» **ABOUT THIS TASK**
Search for the word "internal" in the entries. Each line that holds it should be copied.

» **SOURCE RECORDS**
<file path="config.mk">
export PLATFORM = sky130hd
export DESIGN_NAME = io_ctrl
export DESIGN_NICKNAME = d
export VERILOG_FILES = /design/src/common/io_pkg.sv /design/src/design/io_ctrl.sv
export SDC_FILE = /design/constraint.sdc
export NUM_CORES = 1
export LEC_CHECK = 0
export BUFFER_PORTS_ARGS = -buffer_cell sky130_fd_sc_hd__buf_2
export CAP_MARGIN = 30
export CELL_PAD_IN_SITES_DETAIL_PLACEMENT = 1
export CELL_PAD_IN_SITES_GLOBAL_PLACEMENT = 1
export CORE_MARGIN = 2
export CORE_UTILIZATION = 30
export CTS_BUF_LIST = sky130_fd_sc_hd__clkbuf_8
export DETAILED_ROUTE_END_ITERATION = 10
export PLACE_DENSITY = 0.85
export SLEW_MARGIN = 15
export SYNTH_ARGS = -nofsm -noshare
export SYNTH_HDL_FRONTEND = slang
export SYNTH_SLANG_ARGS = --single-unit
</file>
<file path="constraint.sdc">
create_clock -name clk -period 1.5 [get_ports clk]
set_input_delay 0.15 -clock clk [delete_from_list [all_inputs] [get_ports clk]]
set_output_delay 0.15 -clock clk [all_outputs]
set_load 0.02 [all_outputs]
</file>
<file path="src/common/io_pkg.sv">
package io_pkg;

	// ========================================
	// channel words
	// ========================================

	localparam int data_w = 32;
	localparam int chan_w = 3;

	// push channels
	localparam logic [chan_w-1:0] ch_hex = 3'd0;
	localparam logic [chan_w-1:0] ch_led = 3'd1;
	localparam logic [chan_w-1:0] ch_palette = 3'd2;
	localparam logic [chan_w-1:0] ch_pixel = 3'd3;
	localparam logic [chan_w-1:0] ch_uart_tx = 3'd4;

	// pop channels
	localparam logic [chan_w-1:0] ch_uart = 3'd0;
	localparam logic [chan_w-1:0] ch_timer = 3'd1;

	// ========================================
	// board timing
	// ========================================

	// clocks per serial bit, same for both directions
	localparam int baud_div = 16;

	// video counts are in clocks along a line and in lines down a frame
	localparam int line_clks = 1600;
	localparam int hsync_clks = 192;
	localparam int frame_lines = 525;
	localparam int vsync_lines = 2;
	localparam int active_x_first = 285;
	localparam int active_x_last = 1565;
	localparam int active_y_first = 35;
	localparam int active_y_last = 514;

	localparam int fifo_aw = 8;

	// one push word seen by the panel as four digit slots and by the video
	// side as a palette command
	typedef union packed {
		// slot n holds segments in [7:1] and its load bit in [0]
		logic [3:0][7:0] hex;
		struct packed {
			logic [23:0] rgb;
			logic we;
			logic restart;
			logic [1:0] rsvd;
			logic [3:0] index;
		} pal;
	} io_word_t;

endpackage

</file>
<file path="src/design/io_ctrl.sv">
`timescale 1ns/1ps

module io_ctrl (
	input  logic clk,
	input  logic arst_n,
	input  logic push_valid,
	input  logic [io_pkg::chan_w-1:0] push_chan,
	input  io_pkg::io_word_t push_data,
	input  logic pop_valid,
	input  logic [io_pkg::chan_w-1:0] pop_chan,
	input  logic tx_free,
	input  logic rx_valid,
	input  logic [7:0] rx_byte,
	input  logic fifo_full,
	output logic push_retry,
	output logic [io_pkg::data_w-1:0] pop_data,
	output logic hex_we,
	output logic led_we,
	output logic tx_we,
	output logic rx_clr,
	output logic pal_we,
	output logic frame_restart,
	output logic pix_we
);
	import io_pkg::*;

	logic push_ok;
	logic [data_w-1:0] timer;

	// ========================================
	// push side
	// ========================================

	// only the two buffered devices can push back
	always_comb begin
		case (push_chan)
			ch_pixel: push_retry = fifo_full;
			ch_uart_tx: push_retry = !tx_free;
			default: push_retry = 1'b0;
		endcase
	end

	assign push_ok = push_valid && !push_retry;

	assign hex_we = push_ok && push_chan == ch_hex;
	assign led_we = push_ok && push_chan == ch_led;
	assign pix_we = push_ok && push_chan == ch_pixel;
	assign tx_we = push_ok && push_chan == ch_uart_tx;
	assign pal_we = push_ok && push_chan == ch_palette && push_data.pal.we;
	assign frame_restart = push_ok && push_chan == ch_palette && push_data.pal.restart;

	// ========================================
	// pop side
	// ========================================

	// reading a valid byte consumes it
	assign rx_clr = pop_valid && pop_chan == ch_uart && rx_valid;

	always_comb begin
		case (pop_chan)
			ch_uart: pop_data = {tx_free, rx_valid, {(data_w - 10){1'b0}}, rx_byte};
			ch_timer: pop_data = timer;
			default: pop_data = '0;
		endcase
	end

	always_ff @(posedge clk or negedge arst_n) begin
		if (!arst_n) begin
			timer <= '0;
		end else begin
			timer <= timer + 1'b1;
		end
	end

	a_one_device: assert property (@(posedge clk) disable iff (!arst_n)
		$onehot0({hex_we, led_we, tx_we, pal_we | frame_restart, pix_we}))
		else $error("more than one device strobed in one clock");

endmodule

</file>
Word level (Yosys, flattened, before mapping). Index checks and enable logic that the tools add are counted.

Equal/unequal tests: 5. Add/sub/neg operators: 1. Reductions and logical operators: 14. Muxes and demuxes: 2.

Operator list (number): 32-bit one-hot mux with 2 select lines (1); 32-bit by 1-bit adder with 32-bit output, second input constant (1); 1-bit logical AND (10); 3-bit by 1-bit == test with 1-bit output, second input constant (2); 3-bit by 2-bit == test with 1-bit output, second input constant (2); 3-bit logical NOT (2); 3-bit == test, second input constant (1); 1-bit logical NOT (2); 1-bit one-hot mux with 2 select lines (1).

Logic and storage cells: 23. Output and inout port bits: 40. Bits in registers: 32. Bits of input ports: 53.

Depth between registers and ports, before layout. Gate-level depths: netlist (run 1).

Word-level depth: 6. Gate-level depth with buffers: 5. Depth with buffers taken out: 5.

Worst setup path after synthesis (run 1). OpenSTA, ideal clock, no wires.

Path kind: reg-to-reg. Start: register timer[4]. End: register timer[28]. Period minus slack after synthesis: 1.463 ns. Library setup time: 0.123 ns. Cell stages (with the launch flop): 5. Setup slack: 0.037 ns. Arrival: 1.340 ns. Cell sequence: dfrtp_1 -> nand4_4 -> nor4_4 -> nand4_1 -> xnor2_1.

Cells in the longest elaborated chain, start to end: 1.

RTL lines: from (decl) (RTL line io_ctrl.sv:28) `logic [data_w-1:0] timer;`; from (signal assigned) (RTL line io_ctrl.sv:71) `timer <= timer + 1'b1;`; 32-bit by 1-bit adder with 32-bit output (RTL line io_ctrl.sv:71).

No other way between the ends.

Final worst setup path (run 1).
Start: register timer[7]. End: register timer[25].

Same word-level chain as after synthesis.

==> impl_metrics.py, run 1 <==
metrics = {
    "run_status": {
        "status": "complete, but fails checks",
        "violations": "setup timing",
    },
    "global_route": {
        "busiest_layer": "met2",
        "grt_max_degree": 33,
        "grtUsageMet3": 0.03956,
        "grt_pass1_vias": 1842,
        "use_met1": 0.1902,
        "gr-total-overflow": 0,
        "grt_pass1_wl_mm": 8.625,
        "grt_usage": 0.1698,
        "antenna_found_initial": 0,
        "gr-usage-met2": 0.3172,
    },
    "routing": {
        "drtPass1Iterations": 4,
        "drt_drc_violations_left": 0,
        "routed_wl_mm": 5.860,
        "drt_iter0_drc": 47,
        "vias": 1775,
        "routed_via_density": 5.028,
        "ant_nets": 0,
        "avgRoutedWirePerCell_um": 16.60,
    },
    "timing": {
        "drv_slew": 0,
        "period_share": 1.014,
        "fin_worst_skew_ns": 0.003099,
        "finalHoldViolations": 0,
        "timing.slew.headroom": 0.5092,
        "post-route-min-period_ns": 1.521,
        "timing.final.ws_setup_ns": -0.02086,
        "setup_viol": 2,
        "tightest_slew_ns": 0.7362,
        "max_freq_ghz": 0.6575,
        "rsz0062_at_grt": "true",
    },
    "worst_setup_path": {
        "r2r_cells": 6,
        "critPathMaxStageDelay_ns": 0.38,
        "critPathSlowestCell": "dfrtp_1",
        "cp.arrival_ns": 1.69,
        "reg2reg_from": "timer[7]",
        "critPathCaptureType": "flop",
        "worstPathCellList": "nand4_1 -> buf_6 -> nor4_4 -> buf_6 -> nand4_1 -> xnor2_1",
        "critPathKind": "flop to flop",
        "r2r_slack_ns": -0.02,
        "worst_path_dominant_cell_family": "simple AND/OR/NAND/NOR gates",
        "required_ns": 1.67,
        "cp_max_fo": 8,
        "worst-path-buf-inv": 2,
        "startpoint_type": "flop",
        "r2r-end": "timer[25]",
    },
    "synth": {
        "mappedNetlistArea_mm2": 0.001809,
        "syn_area_per_cell_um2": 9.727,
        "synth_cells": 186,
        "synth_top_area_share": 0.4426,
        "synth_cell_type_count": 25,
        "ys_seq_area_frac": 0.4426,
        "synth_fp_nets": 240,
        "ys_warn_count": 0,
        "yosysTopAreaCell": "dfrtp_1",
        "synth.area.top_cells": "dfrtp_1 (44%), xnor2_1 (12%), and3_1 (9.0%), mux2i_1 (5.0%), nor2_1 (3.7%)",
        "synth_seq_cells": 32,
    },
    "finish": {
        "largest_reg_flops": 32,
        "area_growth_syn_to_layout_pct": 43.64,
        "instances_no_fill": 353,
        "drive_above_1_share": 0.4065,
        "num-fill-cells": 709,
        "n_antenna_cell": 0,
        "final_util": 0.4415,
        "reg_top3": "timer (32)",
        "largest-register": "timer",
        "nets": 332,
    },
    "floorplan": {
        "dieWidth_um": 81.66,
        "core_mm2": 0.005886,
        "die_area_mm2": 0.006668,
        "fp-row-count": 28,
        "fp.dieH_um": 81.66,
        "initial_utilization": 0.3074,
        "io_pins": 93,
    },
    "place": {
        "place_ws_ns": -0.02192,
        "dp.cells": 339,
        "io_buffers": 62,
        "hpwl_mm": 4.002,
        "gp_congestion": 0.7381,
    },
    "clock_network": {
        "clockRootBuffer": "clkbuf_8",
        "cts.sinks": 32,
        "clk_pin_slew_ns": 0.07,
        "clkLatencyLatePin_ns": 0.29,
        "cts_made_buffers": 5,
        "clk_path_buf_depth": 2,
        "cts_tree": "yes",
        "cts-htree-levels": 2,
    },
    "power": {
        "ir_drop_v": 0.0002449,
        "total_power_mw": 1.747,
        "p_per_area_mw_per_mm2": 672.2,
        "leakage_nw": 1.446,
    },
    "flow_run": {
        "maxCapViolCount": 0,
    },
    "min_path": {
        "hold_class": "input port to async pin",
    },
}
==> cell families (layout without fill, tap and decap cells) <==
family                     after synthesis  after routing  share of synthesized area
buffers and inverters                   15            107                    0.03112
muxes                                    9              9                    0.04979
and+or+nand+nor                         97             97                     0.3167
AOI/OAI and AO/OA                        2              2                   0.007605
adders and majority gates                1              1                   0.006915
DFF                                     32             32                     0.4426
xor gates and xnor gates                30             30                     0.1452
==> through the flow <==
| stage | hold WS (ns) | cell area [um2] | TNS [ns] |
|---|---|---|---|
| finish | 0.4689 | 2599 | -0.02888 |
| global route | 0.5145 | 2599 | -1.010 |
| CTS | 0.4941 | 2492 | 0 |
| detailed placement | 0.2537 | 2371 | -0.02401 |
| global placement | 0.2429 | 2371 | 0 |
| floorplan | -0.1456 | 1809 | 0 |
==> power breakdown <==
group	total, mW	internal [mW]	switching (mW)
sequential	0.863	0.863	0
combinational	0.147	0.0533	0.0934
clock	0.738	0.409	0.329
==> cells in the mapped netlist <==
library cell / number
a21oi_1: 1
and2_1: 2
and3_1: 26
and4_1: 3
buf_1: 1
clkbuf_1: 9
dfrtp_1: 32
ha_1: 1
inv_1: 5
mux2i_1: 9
nand2_1: 11
nand2b_1: 1
nand3_1: 13
nand4_1: 10
nand4_2: 1
nand4_4: 1
nor2_1: 18
nor2b_1: 1
nor3_1: 5
nor3b_1: 2
nor4_4: 2
o32ai_1: 1
or2_2: 1
xnor2_1: 25
xor2_1: 5
==> layout by cell type (no fill, tap or decap), types with 2 or more instances in the layout <==
cell      synthesis  routed
buf_2             0      62
dfrtp_1          32      32
buf_4             0      28
and3_1           26      26
xnor2_1          25      24
nor2_1           18      17
nand2_1          11      11
nand4_1          10      10
nand3_1          13      10
mux2i_1           9       9
clkbuf_8          0       7
inv_1             5       5
xor2_1            5       5
nor3_1            5       4
and4_1            3       3
nand3_2           0       3
buf_6             0       3
nand4_4           1       2
nor4_4            2       2
nor3b_1           2       2
and2_1            2       2
==> worst register-to-register path, stage by stage (launching register included) <==
cell and delay, ns:
dfrtp_1 0.38, nand4_1 0.12, buf_6 0.15, nor4_4 0.29, buf_6 0.17, nand4_1 0.14, xnor2_1 0.16
==> layer usage <==
metal,up-vias,share of wire
li1,832,-
met1,888,0.40
met2,41,0.55
met3,14,0.033
met4,0,0.024
met5,-,0
==> worst max-delay path by stage <==
stage / cells after the start / slack, ns / start / endpoint
after detailed placement: 5 / -0.02 / timer[15] / timer[25]
after CTS: 6 / 0.008 / timer[15] / timer[25]
after global placement: 5 / 0.06 / timer[6] / timer[30]
final: 6 / -0.02 / timer[7] / timer[25]
after floorplan: 4 / 0.04 / timer[4] / timer[28]
after global routing: 6 / -0.13 / timer[7] / timer[25]
==> final cells by class <==
class                           count  area (um2)  area share
Multi-Input combinational cell    139        1005      0.3866
Timing Repair Buffer               95       584.3      0.2248
Tap cell                           75       93.84     0.03611
Clock buffer                        7       96.34     0.03707
Sequential cell                    32       800.8      0.3081
Inverter                            5       18.77    0.007222
==> what timing repair did <==
action	in CTS	in global routing
setup endpoints to repair	10	15
hold endpoints to repair	32	0
buffers inserted	2	4
resized for setup	0	13
pin swaps	2	13
hold buffers	1	0
No activity file was read; power rests on OpenSTA's default activity.
==> run 2: changes to the inputs <==
GPL_TIMING_DRIVEN = 0   (was unset)
PLACE_DENSITY = 0.77   (was 0.85)
==> run 2 against run 1 <==
  * Critical endpoint is now timer[28]
  * Via count shrank 3.8%
  * Sequential power is essentially flat
  * Die area is the same
  * Wire length shrank 3.8%
  * The flow still finishes with violations (setup timing)
  * Flip-flop and latch count is the same
  * Count of clock-buffer cells in the layout shrank 1
  * Sequential share of layout area grew 1.2 points
  * Setup slack lost 0.045 ns
  * First-iteration DRC count grew 8.5%
  * Final area shrank 2.1%
==> impl_metrics.py, run 2 (synthesis gave the netlist of run 1 again) <==
metrics = {
    "run_status": {
        "status": "complete, but fails checks",
        "violations": "setup timing",
    },
    "timing": {
        "drv_slew": 0,
        "hold_slack_ns": 0.4461,
        "period_share": 1.044,
        "fin_worst_skew_ns": 0.005912,
        "tightest_slew_ns": 0.7149,
        "setup_viol": 11,
        "rsz0062_at_grt": "true",
        "max_freq_ghz": 0.6387,
        "timing.slew.headroom": 0.5234,
        "timing.final.ws_setup_ns": -0.06579,
        "post-route-min-period_ns": 1.566,
        "finalHoldViolations": 0,
    },
    "place": {
        "place_ws_ns": -0.3204,
        "io_buffers": 61,
        "dpl_cell_area_mm2": 0.002208,
        "hpwl_mm": 3.679,
        "gp_congestion": 0.7220,
    },
    "clock_network": {
        "cts_tree": "yes",
        "cts_made_buffers": 5,
        "clk_pin_slew_ns": 0.07,
        "cts.sinks": 32,
        "cts-htree-levels": 2,
        "clockRootBuffer": "clkbuf_8",
        "clkLatencyLatePin_ns": 0.30,
        "clk_path_buf_depth": 2,
    },
    "finish": {
        "n_antenna_cell": 0,
        "drive_above_1_share": 0.4280,
        "num-fill-cells": 711,
        "largest_reg_flops": 32,
        "nets": 324,
        "reg_top3": "timer (32)",
        "area_growth_syn_to_layout_pct": 40.59,
        "final_cell_mix": "buf_2 (61), and3_1 (26), xnor2_1 (25)",
        "final_common_cell": "buf_2",
        "largest-register": "timer",
        "final_util": 0.4322,
        "postLayoutCellArea_mm2": 0.002544,
    },
    "min_path": {
        "hold_class": "input port to async pin",
    },
    "floorplan": {
        "fp.dieH_um": 81.66,
        "initial_utilization": 0.3074,
        "core_mm2": 0.005886,
        "fp-row-count": 28,
        "dieWidth_um": 81.66,
        "die_area_mm2": 0.006668,
        "io_pins": 93,
    },
    "worst_setup_path": {
        "critPathKind": "flop to flop",
        "critPathCaptureType": "flop",
        "cp.arrival_ns": 1.74,
        "cp_max_fo": 4,
        "startpoint_type": "flop",
        "required_ns": 1.68,
    },
    "flow_run": {
        "maxCapViolCount": 0,
    },
    "routing": {
        "route.met3.wl_um": 212,
        "routed.top_layer": "met4",
        "routed_wl_mm": 5.640,
        "routed_via_density": 4.934,
        "drt_drc_violations_left": 0,
        "avgRoutedWirePerCell_um": 16.30,
        "drtPass1Iterations": 4,
        "vias": 1707,
        "dr_wl_met2_mm": 3.127,
        "ant_nets": 0,
        "wl_met1_mm": 2.207,
        "drt_iter0_drc": 51,
    },
    "global_route": {
        "antenna_found_initial": 0,
        "grt_max_degree": 33,
        "grt_pass1_wl_mm": 8.618,
        "grt_usage": 0.1732,
        "gr-total-overflow": 0,
        "grt_pass1_vias": 1704,
    },
    "power": {
        "p_per_area_mw_per_mm2": 675.9,
        "ir_drop_v": 0.0003103,
        "leakage_nw": 1.359,
    },
}
## run 2: path summary, 6_finish.rpt
kind	endpoint	from	slack [ns]	depth (start not counted)
min in group clk	timer[31]	timer[31]	0.48	1
min reg2reg	timer[31]	timer[31]	0.48	1
min	timer[27]	arst_n	0.45	2
max reg2reg	timer[28]	timer[11]	-0.07	5
max in group asynchronous	timer[10]	arst_n	0.55	2
max	timer[28]	timer[11]	-0.07	5
## run 2: timing repair
item,in CTS,in global routing
setup endpoints to repair,41,34
endpoints found under the hold margin,32,0
pin swaps,7,10
hold buffers,1,0
resized for setup,16,22
buffers inserted,11,6
## run 2: stage by stage
step	power, mW	instances	setup TNS [ns]
global placement	1.023	322	-4.960
global route	1.776	346	-1.717
CTS	1.715	340	-0.1106
finish	1.719	346	-0.3372
detailed placement	1.026	322	-5.475
floorplan	0.9468	186	0
## run 2: routing by layer
layer	vias up	track usage
met5	-	0
met4	0	0.06167
met3	10	0.04725
met2	28	0.3107
met1	857	0.1970
li1	812	-
## run 2: area by class of cell
cell class,count,area (um2),area share
Multi-Input combinational cell,139,1031,0.4053
Sequential cell,32,814.5,0.3202
Timing Repair Buffer,79,454.2,0.1786
Clock buffer,6,82.58,0.03246
Clock inverter,2,11.26,0.004427
Inverter,5,18.77,0.007378
Buffer,8,37.54,0.01476
Tap cell,75,93.84,0.03689
## run 2: critical path, cell delays in order, from the launching register on
cell and delay, ns:
dfrtp_2 0.42, nand4_4 0.17, nor4_4 0.34, buf_4 0.19, nand4_1 0.15, xnor2_1 0.18
## run 2: power breakdown
group          switching, mW  internal [mW]
combinational         0.0970         0.0555
clock                  0.339          0.366
sequential                 0          0.863
==> run 3: changes to the inputs <==
ABC_AREA = 1   (was unset)
PLACE_DENSITY = 0.79   (was 0.77)
==> run 3 against run 2 <==
  * The run now ends clean
  * Register-to-register slack gained 0.16 ns
  * Count of clock-buffer cells in the layout shrank 1
  * Power shrank 5.5%
  * Non-clock buffer count shrank 20
  * Maximum frequency grew 11%
  * Critical path depth grew 3
  * Synthesized area grew 18%
  * Sequential power is essentially flat
  * Via count grew 28%
  * Flip-flop and latch count is the same
  * Setup slack gained 0.16 ns
  * Core utilization shrank 4.0 points
  * Critical path type unchanged
  * Critical endpoint is now timer[20]
  * Largest cell class unchanged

» **RESPONSE AREA**
group	total, mW	internal [mW]	switching (mW)
group          switching, mW  internal [mW]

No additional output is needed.